Here I actually disagree more strongly and directly. I think you’re conflating different problems which might have the same origin, and proposing a solution which won’t have much effect.

Managing things in a monolithic environment is a bad personal habit. Anyone who is doing that is doing something which might not do them any harm today, but which could break and won’t serve them well in the future. It’s limited pretty much to a class of developers doing solo work or work with a very limited peer group, not meant for distribution.
These users cannot see the harm that their bad habit sets them up for. You can try to explain it, but it’s typically hard to convince people to change their habits for some theoretical bad future. Every day they spend without the rickety thing falling apart is evidence that they were right to ignore you. (When you meet someone like this, just save your effort for later. You may be helping them fix their situation in a month and be frustrated that they didn’t listen, but at least you didn’t waste much effort trying to convince them. Natural consequences – it’s how some people have to learn.)

So my claim is that this is a different case of people being resistant to change, not to be confounded with resistance to pyproject.toml .
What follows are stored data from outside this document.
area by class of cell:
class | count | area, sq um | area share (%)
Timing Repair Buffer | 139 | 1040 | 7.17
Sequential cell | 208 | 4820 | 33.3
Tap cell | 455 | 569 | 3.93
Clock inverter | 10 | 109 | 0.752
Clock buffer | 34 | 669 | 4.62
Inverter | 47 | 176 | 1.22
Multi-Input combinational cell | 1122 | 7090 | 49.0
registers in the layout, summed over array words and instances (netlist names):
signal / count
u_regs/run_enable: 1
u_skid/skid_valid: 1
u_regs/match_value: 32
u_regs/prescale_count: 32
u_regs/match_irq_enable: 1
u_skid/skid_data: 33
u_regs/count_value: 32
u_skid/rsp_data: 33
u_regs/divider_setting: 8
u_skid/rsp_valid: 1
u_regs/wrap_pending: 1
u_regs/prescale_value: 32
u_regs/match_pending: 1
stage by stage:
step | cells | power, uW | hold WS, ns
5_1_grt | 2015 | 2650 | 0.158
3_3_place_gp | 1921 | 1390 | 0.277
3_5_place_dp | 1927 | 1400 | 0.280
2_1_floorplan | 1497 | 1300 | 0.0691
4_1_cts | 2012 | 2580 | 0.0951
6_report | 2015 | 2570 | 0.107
==> config.mk <==
export PLATFORM = sky130hd
export DESIGN_NAME = rocket_vertical_euler_step_top
export DESIGN_NICKNAME = d
export VERILOG_FILES = /design/src/rtl/core/rves_pkg.sv /design/src/rtl/core/rocket_vertical_euler_step_top.sv
export SDC_FILE = /design/constraint.sdc
export NUM_CORES = 2
export LEC_CHECK = 0
export BUFFER_PORTS_ARGS = -buffer_cell sky130_fd_sc_hd__buf_2
export CORE_ASPECT_RATIO = 0.75
export CORE_MARGIN = 2
export CORE_UTILIZATION = 35
export DETAILED_ROUTE_END_ITERATION = 12
export SLEW_MARGIN = 5
export SYNTH_ARGS = -nofsm -noshare
export SYNTH_HDL_FRONTEND = slang
export SYNTH_SLANG_ARGS = --single-unit
==> constraint.sdc <==
create_clock -name clock -period 12.7 [get_ports clock]
set_clock_uncertainty 0.1 [all_clocks]
set_input_delay 0 -clock clock [delete_from_list [all_inputs] [get_ports clock]]
set_output_delay 0 -clock clock [all_outputs]
set_load 0.01 [all_outputs]
==> src/rtl/core/rves_pkg.sv <==
`timescale 1ns / 1ps
// Shared types, constants and helpers for the vertical rocket Euler step block.
package rves_pkg;

   localparam int Q_W       = 48;
   localparam int CSR_IDX_W = 3;

   typedef logic [Q_W-1:0]       q48_type;
   typedef logic [CSR_IDX_W-1:0] csr_idx_type;
   typedef logic [16:0]          throttle_type;

   // Configuration register indexes
   localparam csr_idx_type CSR_DRY_MASS    = 3'd0;
   localparam csr_idx_type CSR_PROP_MASS   = 3'd1;
   localparam csr_idx_type CSR_MAX_THRUST  = 3'd2;
   localparam csr_idx_type CSR_SPEC_IMP    = 3'd3;
   localparam csr_idx_type CSR_GRAVITY     = 3'd4;
   localparam csr_idx_type CSR_TIME_STEP   = 3'd5;

   // Reset values of the configuration and of the vehicle mass
   localparam q48_type     RST_DRY_MASS   = 48'd131072000;
   localparam q48_type     RST_PROP_MASS  = 48'd655360000;
   localparam q48_type     RST_MAX_THRUST = 48'd9830400000;
   localparam logic [31:0] RST_SPEC_IMP   = 32'd19660800;
   localparam logic [23:0] RST_GRAVITY    = 24'd642908;
   localparam logic [15:0] RST_TIME_STEP  = 16'd655;
   localparam q48_type     RST_MASS       = 48'd786432000;

   // Standard gravity 9.81 in Q4.16, used for propellant flow only
   localparam logic [19:0] G0_Q816 = 20'd642908;

   localparam throttle_type THROTTLE_FULL = 17'd65536;

   localparam q48_type U48_MAX = 48'hFFFF_FFFF_FFFF;
   localparam q48_type SMAX48  = 48'h7FFF_FFFF_FFFF;
   localparam q48_type SMIN48  = 48'h8000_0000_0000;

   // Last step index of each serial phase
   localparam logic [6:0] FORCE_LAST = 7'd23;
   localparam logic [6:0] FLOW_LAST  = 7'd19;
   localparam logic [6:0] DIV_LAST   = 7'd79;
   localparam logic [6:0] SCALE_LAST = 7'd15;

   // Clamp a 49-bit signed sum to the signed 48-bit range
   function automatic q48_type sat_s48(input logic [Q_W:0] v);
      q48_type r;
      if (v[Q_W] != v[Q_W-1]) begin
         r = v[Q_W] ? SMIN48 : SMAX48;
      end else begin
         r = v[Q_W-1:0];
      end
      return r;
   endfunction

endpackage
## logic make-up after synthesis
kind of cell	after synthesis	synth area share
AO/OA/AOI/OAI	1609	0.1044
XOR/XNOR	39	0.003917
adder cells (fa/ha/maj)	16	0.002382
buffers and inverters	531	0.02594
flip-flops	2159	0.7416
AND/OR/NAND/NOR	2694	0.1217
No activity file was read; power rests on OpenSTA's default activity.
File: src/sv/gda_pkg.sv
// ----------------------------------------------------------------------------
// gda_pkg
// shared types, constants and tables of the gregorian date arithmetic unit
// ----------------------------------------------------------------------------
`default_nettype none

package gda_pkg;

   localparam int SERIAL_W = 26;
   localparam int DAYNUM_W = 25;
   localparam int DIFF_W   = 22;
   localparam int OFF_W    = 20;

   typedef enum logic [1:0] {
      MODE_ADD  = 2'd0,
      MODE_SUB  = 2'd1,
      MODE_DIFF = 2'd2
   } mode_type;

   typedef struct packed {
      logic [1:0]  mode;
      logic [4:0]  first_day;
      logic [3:0]  first_month;
      logic [13:0] first_year;
      logic [4:0]  second_day;
      logic [3:0]  second_month;
      logic [13:0] second_year;
      logic [19:0] day_offset;
   } req_type;

   typedef struct packed {
      logic [4:0]  out_day;
      logic [3:0]  out_month;
      logic [13:0] out_year;
      logic [21:0] day_difference;
      logic        range_error;
   } rsp_type;

   typedef struct packed {
      logic [1:0]        mode;
      logic [4:0]        day;
      logic [3:0]        month;
      logic [13:0]       year;
      logic              err;
      logic [DIFF_W-1:0] diff;
   } ctx_type;

   // days before the first of month m in a common year
   function automatic logic [8:0] cum_days(input logic [3:0] m);
      logic [8:0] v;
      case (m)
         4'd1:    v = 9'd0;
         4'd2:    v = 9'd31;
         4'd3:    v = 9'd59;
         4'd4:    v = 9'd90;
         4'd5:    v = 9'd120;
         4'd6:    v = 9'd151;
         4'd7:    v = 9'd181;
         4'd8:    v = 9'd212;
         4'd9:    v = 9'd243;
         4'd10:   v = 9'd273;
         4'd11:   v = 9'd304;
         4'd12:   v = 9'd334;
         default: v = 9'd0;
      endcase
      return v;
   endfunction

endpackage

`default_nettype wire

File: src/sv/gregorian_date_arithmetic_top.sv
// throughput: one word per cycle, the pipeline advances whenever the
//   response register is empty or taken
// the pipeline stalls as a whole while a response waits on rsp_stall
// reset clears the valid bits of every stage, payload is not reset
// ----------------------------------------------------------------------------
// gregorian_date_arithmetic_top
// adds or subtracts days from a date, or gives the day count between two dates
// ----------------------------------------------------------------------------
`default_nettype none

module gregorian_date_arithmetic_top
   import gda_pkg::*;
#(
   parameter int MAX_YEAR    = 9999,
   parameter int OFFSET_BITS = 20
) (
   input  logic    clock,
   input  logic    reset,
   input  logic    req_valid,
   output logic    req_stall,
   input  req_type req_data,
   output logic    rsp_valid,
   input  logic    rsp_stall,
   output rsp_type rsp_data
);

   function automatic longint days_before(input longint y);
      longint p;
      p = y - 1;
      return 365 * p + p / 4 - p / 100 + p / 400;
   endfunction

   localparam logic [SERIAL_W-1:0] LIMIT =
      SERIAL_W'(days_before(longint'(MAX_YEAR) + 1));
   localparam logic [OFF_W-1:0] OFF_MASK =
      OFF_W'((64'd1 << OFFSET_BITS) - 64'd1);
   localparam logic [SERIAL_W-1:0] DIFF_MAX = SERIAL_W'((64'd1 << DIFF_W) - 64'd1);

   logic en;

   logic [1:0]       v_ff;
   ctx_type          ctx0_in, ctx0_ff, ctx1_ff;
   logic [OFF_W-1:0] off0_ff, off1_ff;

   logic [SERIAL_W-1:0] serial_a, serial_b;
   logic [SERIAL_W-1:0] off_ext, s_in, absd;
   logic                bad;
   ctx_type             ctx2_in, ctx2_ff;
   logic                v2_ff;
   logic [DAYNUM_W-1:0] num_in, num_ff;

   logic        civ_valid;
   ctx_type     civ_ctx;
   logic [15:0] civ_year;
   logic [3:0]  civ_month;
   logic [4:0]  civ_day;

   logic    rsp_valid_ff;
   rsp_type rsp_data_in, rsp_data_ff;

   assign en        = !(rsp_valid_ff && rsp_stall);
   assign req_stall = !en;

   always_comb begin
      ctx0_in       = '0;
      ctx0_in.mode  = req_data.mode;
      ctx0_in.day   = req_data.first_day;
      ctx0_in.month = req_data.first_month;
      ctx0_in.year  = req_data.first_year;
   end

   gda_serial u_first (
      .clock  (clock),
      .en     (en),
      .day    (req_data.first_day),
      .month  (req_data.first_month),
      .year   (req_data.first_year),
      .serial (serial_a)
   );

   gda_serial u_second (
      .clock  (clock),
      .en     (en),
      .day    (req_data.second_day),
      .month  (req_data.second_month),
      .year   (req_data.second_year),
      .serial (serial_b)
   );

   always_comb begin
      off_ext = SERIAL_W'(off1_ff & OFF_MASK);
      s_in    = (ctx1_ff.mode == MODE_SUB) ? serial_a - off_ext : serial_a + off_ext;
      bad     = ((ctx1_ff.mode == MODE_SUB) && serial_a <= off_ext) || s_in > LIMIT
              || s_in == '0;
      absd    = (serial_a > serial_b) ? serial_a - serial_b : serial_b - serial_a;
      num_in  = DAYNUM_W'(s_in - SERIAL_W'(1));
      ctx2_in = ctx1_ff;
      case (ctx1_ff.mode)
         MODE_ADD, MODE_SUB: begin
            ctx2_in.err = bad;
         end
         MODE_DIFF: begin
            ctx2_in.diff = (absd > DIFF_MAX) ? '1 : absd[DIFF_W-1:0];
         end
         default: begin
            ctx2_in.err = 1'b0;
         end
      endcase
   end

   always_ff @(posedge clock) begin
      if (reset) begin
         v_ff  <= '0;
         v2_ff <= 1'b0;
      end else if (en) begin
         v_ff  <= {v_ff[0], req_valid};
         v2_ff <= v_ff[1];
      end
   end

   always_ff @(posedge clock) begin
      if (en) begin
         ctx0_ff <= ctx0_in;
         ctx1_ff <= ctx0_ff;
         off0_ff <= req_data.day_offset;
         off1_ff <= off0_ff;
         ctx2_ff <= ctx2_in;
         num_ff  <= num_in;
      end
   end

   gda_civil u_civil (
      .clock     (clock),
      .reset     (reset),
      .en        (en),
      .in_valid  (v2_ff),
      .in_ctx    (ctx2_ff),
      .in_num    (num_ff),
      .out_valid (civ_valid),
      .out_ctx   (civ_ctx),
      .out_year  (civ_year),
      .out_month (civ_month),
      .out_day   (civ_day)
   );

   always_comb begin
      rsp_data_in = '0;
      case (civ_ctx.mode)
         MODE_ADD, MODE_SUB: begin
            rsp_data_in.range_error = civ_ctx.err;
            if (civ_ctx.err) begin
               rsp_data_in.out_day   = civ_ctx.day;
               rsp_data_in.out_month = civ_ctx.month;
               rsp_data_in.out_year  = civ_ctx.year;
            end else begin
               rsp_data_in.out_day   = civ_day;
               rsp_data_in.out_month = civ_month;
               rsp_data_in.out_year  = civ_year[13:0];
            end
         end
         MODE_DIFF: begin
            rsp_data_in.day_difference = civ_ctx.diff;
         end
         default: begin
            rsp_data_in.range_error = 1'b0;
         end
      endcase
   end

   always_ff @(posedge clock) begin
      if (reset) begin
         rsp_valid_ff <= 1'b0;
      end else if (en) begin
         rsp_valid_ff <= civ_valid;
      end
   end

   always_ff @(posedge clock) begin
      if (en) begin
         rsp_data_ff <= rsp_data_in;
      end
   end

   assign rsp_valid = rsp_valid_ff;
   assign rsp_data  = rsp_data_ff;

   a_err_no_diff : assert property (@(posedge clock) disable iff (reset)
      rsp_valid_ff && rsp_data_ff.range_error |-> rsp_data_ff.day_difference == '0)
      else $error("range error with a day difference");

   a_date_valid : assert property (@(posedge clock) disable iff (reset)
      rsp_valid_ff && !rsp_data_ff.range_error && rsp_data_ff.out_year != '0
      |-> rsp_data_ff.out_month >= 4'd1 && rsp_data_ff.out_month <= 4'd12
          && rsp_data_ff.out_day >= 5'd1)
      else $error("result date out of calendar");

   a_year_limit : assert property (@(posedge clock) disable iff (reset)
      rsp_valid_ff && !rsp_data_ff.range_error
      |-> 32'(rsp_data_ff.out_year) <= 32'(MAX_YEAR))
      else $error("result year above limit");

endmodule

`default_nettype wire

File: src/sv/gda_serial.sv
// ----------------------------------------------------------------------------
// gda_serial
// two-stage conversion of a date to its serial day number, 1/1/1 is day 1
// ----------------------------------------------------------------------------
`default_nettype none

module gda_serial
   import gda_pkg::*;
(
   input  logic                clock,
   input  logic                en,
   input  logic [4:0]          day,
   input  logic [3:0]          month,
   input  logic [13:0]         year,
   output logic [SERIAL_W-1:0] serial
);

   localparam int K100 = 21;
   localparam int K400 = 23;
   localparam logic [14:0] M100 = 15'(((64'd1 << K100) + 64'd99) / 64'd100);
   localparam logic [14:0] M400 = 15'(((64'd1 << K400) + 64'd399) / 64'd400);

   logic [13:0] yn, p;
   logic [3:0]  mn;
   logic [28:0] pm100, ym100, pm400, ym400;
   logic [7:0]  p100, y100;
   logic [5:0]  p400, y400;
   logic        leap;

   logic [22:0] base_in, base_ff;
   logic [11:0] q4_ff;
   logic [7:0]  q100_ff;
   logic [5:0]  q400_ff;
   logic [8:0]  cum_in, cum_ff;
   logic [4:0]  day_ff;
   logic [SERIAL_W-1:0] serial_in, serial_ff;

   always_comb begin
      yn = (year == 14'd0) ? 14'd1 : year;
      p  = yn - 14'd1;
      if (month == 4'd0) begin
         mn = 4'd1;
      end else if (month > 4'd12) begin
         mn = 4'd12;
      end else begin
         mn = month;
      end
      pm100 = 29'(p) * 29'(M100);
      ym100 = 29'(yn) * 29'(M100);
      pm400 = 29'(p) * 29'(M400);
      ym400 = 29'(yn) * 29'(M400);
      p100  = pm100[K100 +: 8];
      y100  = ym100[K100 +: 8];
      p400  = pm400[K400 +: 6];
      y400  = ym400[K400 +: 6];
      // year divisible by n exactly when its quotient steps past that of year-1
      leap    = (p[1:0] == 2'd3 && y100 == p100) || (y400 != p400);
      base_in = 23'(p) * 23'(365);
      cum_in  = cum_days(mn) + 9'((leap && mn > 4'd2) ? 1 : 0);
      serial_in = SERIAL_W'(base_ff) + SERIAL_W'(q4_ff) - SERIAL_W'(q100_ff)
                + SERIAL_W'(q400_ff) + SERIAL_W'(cum_ff) + SERIAL_W'(day_ff);
   end

   always_ff @(posedge clock) begin
      if (en) begin
         base_ff   <= base_in;
         q4_ff     <= p[13:2];
         q100_ff   <= p100;
         q400_ff   <= p400;
         cum_ff    <= cum_in;
         day_ff    <= day;
         serial_ff <= serial_in;
      end
   end

   assign serial = serial_ff;

endmodule

`default_nettype wire

File: src/sv/gda_civil.sv
// ----------------------------------------------------------------------------
// gda_civil
// nine-stage conversion of a zero-based day number back to a date
// ----------------------------------------------------------------------------
`default_nettype none

module gda_civil
   import gda_pkg::*;
(
   input  logic                clock,
   input  logic                reset,
   input  logic                en,
   input  logic                in_valid,
   input  ctx_type             in_ctx,
   input  logic [DAYNUM_W-1:0] in_num,
   output logic                out_valid,
   output ctx_type             out_ctx,
   output logic [15:0]         out_year,
   output logic [3:0]          out_month,
   output logic [4:0]          out_day
);

   localparam int NSTG = 9;
   localparam int K1 = DAYNUM_W + 18;
   localparam int K3 = 34;
   localparam int K5 = 27;
   localparam logic [25:0] M1 = 26'(((64'd1 << K1) + 64'd146096) / 64'd146097);
   localparam logic [18:0] M3 = 19'(((64'd1 << K3) + 64'd36523) / 64'd36524);
   localparam logic [16:0] M5 = 17'(((64'd1 << K5) + 64'd1460) / 64'd1461);

   function automatic logic [8:0] cum_leap(input logic [3:0] m, input logic lp);
      logic [8:0] v;
      v = cum_days(m) + 9'((lp && m > 4'd2) ? 1 : 0);
      return v;
   endfunction

   logic [NSTG-1:0] v_ff;
   ctx_type         ctx_ff [NSTG];

   logic [DAYNUM_W-1:0] num_ff;
   logic [50:0] p1;
   logic [7:0]  q400_in;
   logic [7:0]  q400_ff [7];
   logic [17:0] r_in, r_ff, rd_ff;
   logic [36:0] p3;
   logic [2:0]  q100_raw;
   logic [1:0]  q100_in;
   logic [1:0]  q100_ff [5];
   logic [17:0] r2_full;
   logic [15:0] r2_in, r2_ff, r2d_ff;
   logic [32:0] p5;
   logic [4:0]  q4_in;
   logic [4:0]  q4_ff [3];
   logic [15:0] r3_full;
   logic [10:0] r3_in, r3_ff;
   logic [1:0]  q1_in, q1_ff;
   logic [8:0]  r4_in, r4_ff, r5_ff;
   logic [16:0] year_full;
   logic [15:0] year_ff, year2_ff;
   logic        leap_in, leap_ff;
   logic [3:0]  month_in, month_ff;
   logic [8:0]  day_full;
   logic [4:0]  day_ff;

   always_comb begin
      // stage 1: 400-year cycles
      p1      = 51'(in_num) * 51'(M1);
      q400_in = p1[K1 +: 8];
      // stage 2: remainder within the cycle
      r_in = 18'(num_ff - DAYNUM_W'(25'(q400_ff[0]) * 25'(146097)));
      // stage 3: centuries, the last one takes the extra day
      p3       = 37'(r_ff) * 37'(M3);
      q100_raw = p3[K3 +: 3];
      q100_in  = (q100_raw > 3'd3) ? 2'd3 : q100_raw[1:0];
      // stage 4
      r2_full = rd_ff - 18'(18'(q100_ff[0]) * 18'(36524));
      r2_in   = r2_full[15:0];
      // stage 5: 4-year groups
      p5    = 33'(r2_ff) * 33'(M5);
      q4_in = p5[K5 +: 5];
      // stage 6
      r3_full = r2d_ff - 16'(16'(q4_ff[0]) * 16'(1461));
      r3_in   = r3_full[10:0];
      // stage 7: single years
      if (r3_ff >= 11'd1095) begin
         q1_in = 2'd3;
      end else if (r3_ff >= 11'd730) begin
         q1_in = 2'd2;
      end else if (r3_ff >= 11'd365) begin
         q1_in = 2'd1;
      end else begin
         q1_in = 2'd0;
      end
      r4_in = 9'(r3_ff - 11'(11'(q1_in) * 11'd365));
      // stage 8: year and month
      year_full = 17'(q400_ff[6]) * 17'd400 + 17'(q100_ff[4]) * 17'd100
                + 17'(q4_ff[2]) * 17'd4 + 17'(q1_ff) + 17'd1;
      leap_in  = (q1_ff == 2'd3) && (q4_ff[2] != 5'd24 || q100_ff[4] == 2'd3);
      month_in = 4'd1;
      for (int k = 2; k <= 12; k++) begin
         month_in = month_in + 4'((r4_ff >= cum_leap(4'(k), leap_in)) ? 1 : 0);
      end
      // stage 9: day of month
      day_full = r5_ff - cum_leap(month_ff, leap_ff) + 9'd1;
   end

   always_ff @(posedge clock) begin
      if (reset) begin
         v_ff <= '0;
      end else if (en) begin
         v_ff <= {v_ff[NSTG-2:0], in_valid};
      end
   end

   always_ff @(posedge clock) begin
      if (en) begin
         ctx_ff[0] <= in_ctx;
         for (int i = 1; i < NSTG; i++) begin
            ctx_ff[i] <= ctx_ff[i-1];
         end
         num_ff     <= in_num;
         q400_ff[0] <= q400_in;
         for (int i = 1; i < 7; i++) begin
            q400_ff[i] <= q400_ff[i-1];
         end
         r_ff       <= r_in;
         rd_ff      <= r_ff;
         q100_ff[0] <= q100_in;
         for (int i = 1; i < 5; i++) begin
            q100_ff[i] <= q100_ff[i-1];
         end
         r2_ff      <= r2_in;
         r2d_ff     <= r2_ff;
         q4_ff[0]   <= q4_in;
         q4_ff[1]   <= q4_ff[0];
         q4_ff[2]   <= q4_ff[1];
         r3_ff      <= r3_in;
         q1_ff      <= q1_in;
         r4_ff      <= r4_in;
         year_ff    <= year_full[15:0];
         leap_ff    <= leap_in;
         month_ff   <= month_in;
         r5_ff      <= r4_ff;
         year2_ff   <= year_ff;
         day_ff     <= day_full[4:0];
      end
   end

   assign out_valid = v_ff[NSTG-1];
   assign out_ctx   = ctx_ff[NSTG-1];
   assign out_year  = year2_ff;
   assign out_day   = day_ff;

   logic [3:0] month2_ff;
   always_ff @(posedge clock) begin
      if (en) begin
         month2_ff <= month_ff;
      end
   end
   assign out_month = month2_ff;

endmodule

`default_nettype wire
I’m glad you mentioned copy paste, because I think that’s one of the main drivers here. Think about it from the perspective of an engineer who had used setup.py files for 10+ years across dozens of projects, and isn’t hostile towards the new packaging work but just doesn’t care at all. What they want is for all of their 50+ projects to look as similar – nay, identical! – as possible. Really what they need to be convinced of is that it’s okay for their many projects to start to diverge, as they won’t all be trivial to move to pyproject.toml and it won’t happen all at once anyway.
It’s also resistance to change, but it comes from a very different place.

I watched the Linux world grapple with a similar migration from sysv to systemd, only a few years back.
sysv was a script-based system, like setup.py, and very well entrenched. systemd is primarily declarative, like pyproject.toml . (Oh, and we can draw a parallel between upstart and setup.cfg if people like!)

There was a lot of griping. I think that migration process got a lot more blowback than pyproject.toml every could, for a variety of reasons.

But eventually, after several years, the dust settled. You can still write sysv scripts and shim them into systemd, but nobody really does that for new software because there’s little reason to do so.

Now, the parallel is obviously not perfect, but there was something I observed with systemd which I think we’re at for pyproject.toml . There’s an inflection point at which the new way ceases to be “new” and simply becomes “new, relative to the old way”. At that point, it’s no longer an early adopter thing, and people start really using the new way of doing things.

And there are always late adopters. Eventually there will be a small number of active Python projects with non-declarative metadata left on the Internet. And their numbers will start to dwindle.

It hasn’t been long enough, as measured in years, for us to be worrying about the still being resistance to the newer way of doing things. That’s normal and to be expected.

Oh, adoption will definitely be slow! Not least because we’ll be asking people to “rewrite a requirements file which already works fine”.

But I don’t think we’re looking for a sudden and huge adoption of this new feature. Once we have it, we can start to build on top of it. The early adopters are the most relevant in the short term – they’ll help us build out a good vocabulary of ways in which the feature is useful, which we can then use to convince more people to join the fun.

Here I have to respectfully disagree. There’s one more topic for PEP 735 to address before I can get started, but here’s the (non-definitive) list of projects which I want to engage with before submitting the PEP:

pip
tox
nox
hatch
pip-tools
pdm
poetry
setuptools
flit

Which ones of these will drive adoption? My money is on tox/nox/hatch. But probably those tools will not want to support this until pip does. So pip is definitely relevant to how this rolls out. I just don’t see it as the tool which will “spread the word”.